### Goal of the exercise
Look through the records, and whenever a line includes the word "cells", copy it.
----
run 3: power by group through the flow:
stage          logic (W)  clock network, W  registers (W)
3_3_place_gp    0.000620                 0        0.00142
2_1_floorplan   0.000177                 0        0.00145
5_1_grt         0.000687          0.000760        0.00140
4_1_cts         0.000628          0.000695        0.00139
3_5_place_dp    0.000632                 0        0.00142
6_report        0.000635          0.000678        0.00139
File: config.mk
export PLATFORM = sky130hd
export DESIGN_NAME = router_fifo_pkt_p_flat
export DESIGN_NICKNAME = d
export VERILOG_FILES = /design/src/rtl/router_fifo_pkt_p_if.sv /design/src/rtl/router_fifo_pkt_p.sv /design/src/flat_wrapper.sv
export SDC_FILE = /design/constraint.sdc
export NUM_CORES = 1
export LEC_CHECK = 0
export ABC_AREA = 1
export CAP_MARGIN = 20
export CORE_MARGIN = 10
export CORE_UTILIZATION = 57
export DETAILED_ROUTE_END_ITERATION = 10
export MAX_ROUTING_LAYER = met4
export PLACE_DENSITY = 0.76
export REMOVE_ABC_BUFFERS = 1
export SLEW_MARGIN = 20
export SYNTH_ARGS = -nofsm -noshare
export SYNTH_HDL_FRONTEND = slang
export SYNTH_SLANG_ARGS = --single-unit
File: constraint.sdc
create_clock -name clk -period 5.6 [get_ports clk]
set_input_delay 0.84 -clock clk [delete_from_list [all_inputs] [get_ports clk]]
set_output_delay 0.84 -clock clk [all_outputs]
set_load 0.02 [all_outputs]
----
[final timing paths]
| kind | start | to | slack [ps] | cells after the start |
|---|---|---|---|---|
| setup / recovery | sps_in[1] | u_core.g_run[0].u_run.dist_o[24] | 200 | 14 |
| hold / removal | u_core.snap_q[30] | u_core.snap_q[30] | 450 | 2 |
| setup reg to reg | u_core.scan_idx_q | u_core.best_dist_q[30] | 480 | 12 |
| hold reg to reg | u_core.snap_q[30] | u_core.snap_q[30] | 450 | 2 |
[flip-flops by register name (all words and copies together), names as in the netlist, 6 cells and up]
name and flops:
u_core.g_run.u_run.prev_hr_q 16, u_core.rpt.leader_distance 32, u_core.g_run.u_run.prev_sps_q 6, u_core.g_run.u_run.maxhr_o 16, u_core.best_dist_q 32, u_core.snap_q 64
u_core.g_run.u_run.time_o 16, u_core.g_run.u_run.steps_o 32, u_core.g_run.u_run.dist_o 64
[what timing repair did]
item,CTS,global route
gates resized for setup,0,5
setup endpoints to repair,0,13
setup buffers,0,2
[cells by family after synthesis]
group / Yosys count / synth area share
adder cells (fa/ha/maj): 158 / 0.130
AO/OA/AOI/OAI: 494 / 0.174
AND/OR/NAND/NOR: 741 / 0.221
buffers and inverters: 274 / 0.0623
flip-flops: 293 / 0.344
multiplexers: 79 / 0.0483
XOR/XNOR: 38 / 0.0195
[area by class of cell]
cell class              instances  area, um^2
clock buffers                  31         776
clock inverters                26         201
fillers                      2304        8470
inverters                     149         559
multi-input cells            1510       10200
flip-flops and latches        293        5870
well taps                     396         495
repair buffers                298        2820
----
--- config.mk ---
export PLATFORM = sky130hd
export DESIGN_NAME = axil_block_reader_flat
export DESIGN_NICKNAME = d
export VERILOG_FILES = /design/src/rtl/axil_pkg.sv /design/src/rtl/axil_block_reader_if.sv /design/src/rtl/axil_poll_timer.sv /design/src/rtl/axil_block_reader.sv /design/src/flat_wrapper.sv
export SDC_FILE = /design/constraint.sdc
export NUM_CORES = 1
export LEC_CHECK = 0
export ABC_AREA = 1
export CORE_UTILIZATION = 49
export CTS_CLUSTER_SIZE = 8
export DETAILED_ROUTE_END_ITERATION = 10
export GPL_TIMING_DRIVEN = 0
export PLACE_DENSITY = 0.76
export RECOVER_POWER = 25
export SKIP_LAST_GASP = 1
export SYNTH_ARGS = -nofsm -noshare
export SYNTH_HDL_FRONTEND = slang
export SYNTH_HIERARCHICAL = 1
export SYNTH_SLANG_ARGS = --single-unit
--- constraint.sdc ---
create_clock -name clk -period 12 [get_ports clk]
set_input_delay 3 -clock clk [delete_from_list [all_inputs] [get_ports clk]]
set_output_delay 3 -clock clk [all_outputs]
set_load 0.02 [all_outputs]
----
### Solution to this exercise
| kind | start | to | slack [ps] | cells after the start |
[flip-flops by register name (all words and copies together), names as in the netlist, 6 cells and up]
[cells by family after synthesis]
adder cells (fa/ha/maj): 158 / 0.130
multi-input cells            1510       10200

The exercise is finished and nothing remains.